Records shown below:
==> src/ssp_core.sv <==
// Byte-wide master/slave synchronous serial port with register port
//
// Functional notes
// - Slave: select input; low activates, MISO per direction
// - Slave with select high captures nothing
// - Select high resets slave shift and counter
// - Master with select output: plain general pin
// - Master, select input low: drop to slave
// - Forced drop to slave sets done flag
// - Stays slave until software sets master again
// - Bit 7 enables interrupt with done flag
// - Bit 6 enables port; nothing moves otherwise
// - Bit 5 one sends LSB first
// - Bit 4 selects master, zero slave
// - Bit 3 sets SCK idle level
// - Bit 2 picks sample edge leading or trailing
// - Master SCK divider from two rate bits and double-rate bit
// - Rate bits ignored in slave mode
// - Done flag: set on end, cleared two ways
// - Data write while busy sets collision flag
// - Status bits 5..1 read zero
// - Status bit 0 doubles master SCK rate
// - Data write starts; data read gives buffer
// - Shift and capture on opposite SCK edges
// - Master stops after eight bits, awaits write
// - Receive buffer holds until next byte complete
// - Enabled port forces pin directions by mode
module ssp_core
  import ssp_pkg::*;
#(
  parameter int WORD_BITS = 8
) (
  input  wire logic       sys_clk,
  input  wire logic       resetn,
  input  wire logic [1:0] regAddr,
  input  wire logic [7:0] regWrData,
  input  wire logic       regWr,
  input  wire logic       regRd,
  output logic      [7:0] regRdData,
  input  wire logic       globalIrqEn,
  input  wire logic       irqAck,
  output logic            xferIrq,
  input  wire logic       dirMosi,
  input  wire logic       dirMiso,
  input  wire logic       dirSck,
  input  wire logic       dirSel,
  input  wire logic       gpioMosi,
  input  wire logic       gpioMiso,
  input  wire logic       gpioSck,
  input  wire logic       gpioSel,
  input  wire logic       mosiIn,
  output logic            mosiOut,
  output logic            mosiDriveN,
  input  wire logic       misoIn,
  output logic            misoOut,
  output logic            misoDriveN,
  input  wire logic       sckIn,
  output logic            sckOut,
  output logic            sckDriveN,
  input  wire logic       selIn,
  output logic            selOut,
  output logic            selDriveN
);

  // ------------------------------------------------------------------
  // Elaboration check
  // ------------------------------------------------------------------
  // Register layout and counters are built for byte frames only
  if (WORD_BITS != 8) begin : gBadWidth
    $error("ssp_core supports WORD_BITS of 8 only");
  end

  // ------------------------------------------------------------------
  // Functions
  // ------------------------------------------------------------------
  // First bit to go out of a byte for the chosen order
  function automatic logic headBit(input logic [7:0] b, input logic lsb);
    headBit = lsb ? b[0] : b[7];
  endfunction

  // Shift one received bit in, pushing the sent bit out
  function automatic logic [7:0] shiftIn(input logic [7:0] b,
                                         input logic       lsb,
                                         input logic       bitIn);
    shiftIn = lsb ? {bitIn, b[7:1]} : {b[6:0], bitIn};
  endfunction

  // Half SCK period from double-rate and the two rate bits
  function automatic logic [6:0] halfPeriod(input logic       dbl,
                                            input logic [1:0] rate);
    unique case ({dbl, rate})
      3'b000:  halfPeriod = SSP_HALF_DIV4;
      3'b001:  halfPeriod = SSP_HALF_DIV16;
      3'b010:  halfPeriod = SSP_HALF_DIV64;
      3'b011:  halfPeriod = SSP_HALF_DIV128;
      3'b100:  halfPeriod = SSP_HALF_DIV2;
      3'b101:  halfPeriod = SSP_HALF_DIV8;
      3'b110:  halfPeriod = SSP_HALF_DIV32;
      default: halfPeriod = SSP_HALF_DIV64;
    endcase
  endfunction

  // ------------------------------------------------------------------
  // Declarations
  // ------------------------------------------------------------------
  logic       rstSync1_ff, rstSync2_ff, rstN;
  logic       irqEn_ff, portEn_ff, lsbFirst_ff, master_ff;
  logic       clock_polarity_ff, clock_phase_ff, dblRate_ff;
  logic [1:0] rateSel_ff;
  logic       doneFlag_ff, wcolFlag_ff, statArmed_ff, donePend_ff;
  logic [7:0] txByte_ff, shift_ff, rxBuf_ff, regRdData_ff;
  logic       outBit_ff, sckInt_ff, sckPrev_ff, xferIrq_ff;
  logic [3:0] bitCnt_ff;
  logic [4:0] edgeCnt_ff;
  logic [6:0] divCnt_ff;
  ssp_state_t state_ff, nxt_state;
  logic       wrCtrl, wrStat, wrData, dataAccess, flagClr;
  logic       modeFault, slaveActive, slaveReset, busy, accept;
  logic       mEdge, mSample, mSetup, sEdge, sLead, sSample, sSetup;
  logic       sampleEv, setupEv, inBit, slaveDone, masterFin, mSmpD_ff;
  logic [7:0] nxt_regRdData;
  logic       nxt_mosiOut, nxt_mosiDriveN, nxt_misoOut, nxt_misoDriveN;
  logic       nxt_sckOut, nxt_sckDriveN, nxt_selOut, nxt_selDriveN;
  logic       mosiOut_ff, mosiDriveN_ff, misoOut_ff, misoDriveN_ff;
  logic       sckOut_ff, sckDriveN_ff, selOut_ff, selDriveN_ff;

  // ------------------------------------------------------------------
  // Reset release
  // ------------------------------------------------------------------
  // Two stages so the release never lands mid-setup of any flop
  always_ff @(posedge sys_clk or negedge resetn) begin
    if (!resetn) begin
      rstSync1_ff <= 1'b0;
      rstSync2_ff <= 1'b0;
    end else begin
      rstSync1_ff <= 1'b1;
      rstSync2_ff <= rstSync1_ff;
    end
  end
  assign rstN = rstSync2_ff;

  // ------------------------------------------------------------------
  // Decode and event terms
  // ------------------------------------------------------------------
  assign wrCtrl     = regWr && (regAddr == SSP_OFS_CTRL);
  assign wrStat     = regWr && (regAddr == SSP_OFS_STATUS);
  assign wrData     = regWr && (regAddr == SSP_OFS_DATA);
  assign dataAccess = (regWr || regRd) && (regAddr == SSP_OFS_DATA);
  assign flagClr    = statArmed_ff && dataAccess;
  // Another master pulls select low while we master
  assign modeFault  = portEn_ff && master_ff && !dirSel && !selIn;
  assign slaveActive = portEn_ff && !master_ff && !selIn;
  assign slaveReset = portEn_ff && !master_ff && selIn
                      && (bitCnt_ff != 4'h0);
  assign busy       = master_ff ? (state_ff != SSP_IDLE)
                                : (slaveActive && (bitCnt_ff != 4'h0));
  assign accept     = wrData && !busy;

  // Master edges come from the divider; leading edges are even ones
  assign mEdge   = (state_ff == SSP_RUN) && (divCnt_ff == 7'h00);
  assign mSample = mEdge && (edgeCnt_ff[0] == clock_phase_ff);
  assign mSetup  = mEdge && (edgeCnt_ff[0] != clock_phase_ff);
  // Slave edges: compare sampled SCK against its last value
  assign sEdge   = slaveActive && (sckIn != sckPrev_ff);
  assign sLead   = (sckIn != clock_polarity_ff);
  assign sSample = sEdge && (sLead != clock_phase_ff);
  assign sSetup  = sEdge && (sLead == clock_phase_ff);
  assign sampleEv = mSmpD_ff || sSample;
  assign setupEv  = mSetup || sSetup;
  assign inBit    = master_ff ? misoIn : mosiIn;
  assign slaveDone = sSample && (bitCnt_ff == SSP_LAST_BIT);
  assign masterFin = (state_ff == SSP_FIN);

  // ------------------------------------------------------------------
  // Control register
  // ------------------------------------------------------------------
  // Hardware clear of master wins over a same-cycle software write
  always_ff @(posedge sys_clk or negedge rstN) begin
    if (!rstN) begin
      irqEn_ff    <= SSP_CTRL_RST[SSP_CTRL_IRQ_EN];
      portEn_ff   <= SSP_CTRL_RST[SSP_CTRL_PORT_EN];
      lsbFirst_ff <= SSP_CTRL_RST[SSP_CTRL_LSB_1ST];
      master_ff   <= SSP_CTRL_RST[SSP_CTRL_MASTER];
      clock_polarity_ff     <= SSP_CTRL_RST[SSP_CTRL_CLOCK_POLARITY];
      clock_phase_ff     <= SSP_CTRL_RST[SSP_CTRL_CLOCK_PHASE];
      rateSel_ff  <= SSP_CTRL_RST[SSP_CTRL_RATE_HI:SSP_CTRL_RATE_LO];
    end else begin
      if (wrCtrl) begin
        irqEn_ff    <= regWrData[SSP_CTRL_IRQ_EN];
        portEn_ff   <= regWrData[SSP_CTRL_PORT_EN];
        lsbFirst_ff <= regWrData[SSP_CTRL_LSB_1ST];
        master_ff   <= regWrData[SSP_CTRL_MASTER];
        clock_polarity_ff     <= regWrData[SSP_CTRL_CLOCK_POLARITY];
        clock_phase_ff     <= regWrData[SSP_CTRL_CLOCK_PHASE];
        rateSel_ff  <= regWrData[SSP_CTRL_RATE_HI:SSP_CTRL_RATE_LO];
      end
      if (modeFault) begin
        master_ff <= 1'b0;
      end
    end
  end

  // ------------------------------------------------------------------
  // Status flags
  // ------------------------------------------------------------------
  // A new event in the clearing cycle survives: set beats clear
  always_ff @(posedge sys_clk or negedge rstN) begin
    if (!rstN) begin
      doneFlag_ff  <= 1'b0;
      wcolFlag_ff  <= 1'b0;
      statArmed_ff <= 1'b0;
      dblRate_ff   <= 1'b0;
    end else begin
      if (wrStat) begin
        dblRate_ff <= regWrData[SSP_STAT_DBL];
      end
      if (regRd && (regAddr == SSP_OFS_STATUS)) begin
        statArmed_ff <= doneFlag_ff || wcolFlag_ff;
      end else if (dataAccess) begin
        statArmed_ff <= 1'b0;
      end
      if (masterFin || donePend_ff || modeFault) begin
        doneFlag_ff <= 1'b1;
      end else if (flagClr || irqAck) begin
        doneFlag_ff <= 1'b0;
      end
      if (wrData && busy) begin
        wcolFlag_ff <= 1'b1;
      end else if (flagClr) begin
        wcolFlag_ff <= 1'b0;
      end
    end
  end

  // ------------------------------------------------------------------
  // Master sequencer
  // ------------------------------------------------------------------
  always_comb begin
    nxt_state = state_ff;
    unique case (state_ff)
      SSP_IDLE: if (accept && portEn_ff && master_ff && !modeFault) begin
        nxt_state = SSP_RUN;
      end
      SSP_RUN: if (mEdge && (edgeCnt_ff == SSP_LAST_EDGE)) begin
        nxt_state = SSP_FIN;
      end
      SSP_FIN: nxt_state = SSP_IDLE;
      default: nxt_state = SSP_IDLE;
    endcase
    // Losing the bus or the enable aborts at once
    if (modeFault || !portEn_ff) begin
      nxt_state = SSP_IDLE;
    end
  end

  always_ff @(posedge sys_clk or negedge rstN) begin
    if (!rstN) begin
      state_ff <= SSP_IDLE;
    end else begin
      state_ff <= nxt_state;
    end
  end

  // ------------------------------------------------------------------
  // Master clock divider and SCK level
  // ------------------------------------------------------------------
  // Rate bits only read when the divider loads, i.e. outside SSP_RUN and at each master edge
  always_ff @(posedge sys_clk or negedge rstN) begin
    if (!rstN) begin
      divCnt_ff  <= 7'h00;
      edgeCnt_ff <= 5'h00;
      sckInt_ff  <= 1'b0;
    end else if (state_ff != SSP_RUN) begin
      divCnt_ff  <= halfPeriod(dblRate_ff, rateSel_ff) - 7'h01;
      edgeCnt_ff <= 5'h00;
      sckInt_ff  <= clock_polarity_ff;
    end else if (mEdge) begin
      divCnt_ff  <= halfPeriod(dblRate_ff, rateSel_ff) - 7'h01;
      edgeCnt_ff <= edgeCnt_ff + 5'h01;
      sckInt_ff  <= !sckInt_ff;
    end else begin
      divCnt_ff  <= divCnt_ff - 7'h01;
    end
  end

  // ------------------------------------------------------------------
  // Shift register, output bit and bit counter
  // ------------------------------------------------------------------
  // Transmit is single buffered: a busy write is dropped, not queued
  always_ff @(posedge sys_clk or negedge rstN) begin
    if (!rstN) begin
      txByte_ff  <= SSP_DATA_RST;
      shift_ff   <= SSP_DATA_RST;
      outBit_ff  <= 1'b0;
      bitCnt_ff  <= 4'h0;
      sckPrev_ff <= 1'b0;
    end else begin
      sckPrev_ff <= sckIn;
      if (accept) begin
        txByte_ff <= regWrData;
        shift_ff  <= regWrData;
        outBit_ff <= headBit(regWrData, lsbFirst_ff);
        bitCnt_ff <= 4'h0;
      end else if (slaveReset || modeFault || !portEn_ff) begin
        shift_ff  <= txByte_ff;
        outBit_ff <= headBit(txByte_ff, lsbFirst_ff);
        bitCnt_ff <= 4'h0;
      end else begin
        if (sampleEv) begin
          shift_ff  <= shiftIn(shift_ff, lsbFirst_ff, inBit);
          bitCnt_ff <= (bitCnt_ff == SSP_LAST_BIT) ? 4'h0
                                                   : bitCnt_ff + 4'h1;
        end
        if (setupEv) begin
          outBit_ff <= headBit(sampleEv ? shiftIn(shift_ff, lsbFirst_ff,
                               inBit) : shift_ff, lsbFirst_ff);
        end
      end
    end
  end

  // ------------------------------------------------------------------
  // Receive buffer
  // ------------------------------------------------------------------
  // Copied one cycle after the last sample so that bit is included
  always_ff @(posedge sys_clk or negedge rstN) begin
    if (!rstN) begin
      donePend_ff <= 1'b0;
      mSmpD_ff    <= 1'b0;
      rxBuf_ff    <= SSP_DATA_RST;
    end else begin
      donePend_ff <= slaveDone && !accept;
      // Master takes MISO when its SCK pin edge shows, a cycle late
      mSmpD_ff    <= mSample && !modeFault && portEn_ff;
      if (masterFin || donePend_ff) begin
        rxBuf_ff <= mSmpD_ff ? shiftIn(shift_ff, lsbFirst_ff, inBit)
                             : shift_ff;
      end
    end
  end

  // ------------------------------------------------------------------
  // Register read port
  // ------------------------------------------------------------------
  always_comb begin
    nxt_regRdData = 8'h00;
    unique case (regAddr)
      SSP_OFS_CTRL: nxt_regRdData = {irqEn_ff, portEn_ff, lsbFirst_ff,
                                     master_ff, clock_polarity_ff, clock_phase_ff,
                                     rateSel_ff};
      SSP_OFS_STATUS: nxt_regRdData = {doneFlag_ff, wcolFlag_ff,
                                       5'h00, dblRate_ff};
      SSP_OFS_DATA: nxt_regRdData = rxBuf_ff;
      default: nxt_regRdData = 8'h00;
    endcase
  end

  // Data holds only in the cycle after the read strobe
  always_ff @(posedge sys_clk or negedge rstN) begin
    if (!rstN) begin
      regRdData_ff <= 8'h00;
    end else begin
      regRdData_ff <= regRd ? nxt_regRdData : 8'h00;
    end
  end

  // ------------------------------------------------------------------
  // Interrupt request
  // ------------------------------------------------------------------
  always_ff @(posedge sys_clk or negedge rstN) begin
    if (!rstN) begin
      xferIrq_ff <= 1'b0;
    end else begin
      xferIrq_ff <= irqEn_ff && doneFlag_ff && globalIrqEn;
    end
  end

  // ------------------------------------------------------------------
  // Pin direction overrides
  // ------------------------------------------------------------------
  // Drive enables are active low; user direction one means output
  always_comb begin
    nxt_mosiOut    = gpioMosi;
    nxt_mosiDriveN = !dirMosi;
    nxt_misoOut    = gpioMiso;
    nxt_misoDriveN = !dirMiso;
    nxt_sckOut     = gpioSck;
    nxt_sckDriveN  = !dirSck;
    nxt_selOut     = gpioSel;
    nxt_selDriveN  = !dirSel;
    if (portEn_ff && master_ff) begin
      nxt_mosiOut    = outBit_ff;
      nxt_sckOut     = sckInt_ff;
      nxt_misoDriveN = 1'b1;
    end else if (portEn_ff) begin
      nxt_mosiDriveN = 1'b1;
      nxt_sckDriveN  = 1'b1;
      nxt_selDriveN  = 1'b1;
      if (!selIn) begin
        nxt_misoOut = outBit_ff;
      end
    end
  end

  always_ff @(posedge sys_clk or negedge rstN) begin
    if (!rstN) begin
      mosiOut_ff    <= 1'b0;
      mosiDriveN_ff <= 1'b1;
      misoOut_ff    <= 1'b0;
      misoDriveN_ff <= 1'b1;
      sckOut_ff     <= 1'b0;
      sckDriveN_ff  <= 1'b1;
      selOut_ff     <= 1'b0;
      selDriveN_ff  <= 1'b1;
    end else begin
      mosiOut_ff    <= nxt_mosiOut;
      mosiDriveN_ff <= nxt_mosiDriveN;
      misoOut_ff    <= nxt_misoOut;
      misoDriveN_ff <= nxt_misoDriveN;
      sckOut_ff     <= nxt_sckOut;
      sckDriveN_ff  <= nxt_sckDriveN;
      selOut_ff     <= nxt_selOut;
      selDriveN_ff  <= nxt_selDriveN;
    end
  end

  // ------------------------------------------------------------------
  // Outputs
  // ------------------------------------------------------------------
  assign regRdData  = regRdData_ff;
  assign xferIrq    = xferIrq_ff;
  assign mosiOut    = mosiOut_ff;
  assign mosiDriveN = mosiDriveN_ff;
  assign misoOut    = misoOut_ff;
  assign misoDriveN = misoDriveN_ff;
  assign sckOut     = sckOut_ff;
  assign sckDriveN  = sckDriveN_ff;
  assign selOut     = selOut_ff;
  assign selDriveN  = selDriveN_ff;

endmodule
End of Records shown.
Task to complete:
Give the number of lines in the entries that include the string "cycle", and nothing more.

Solution for this exercise:
5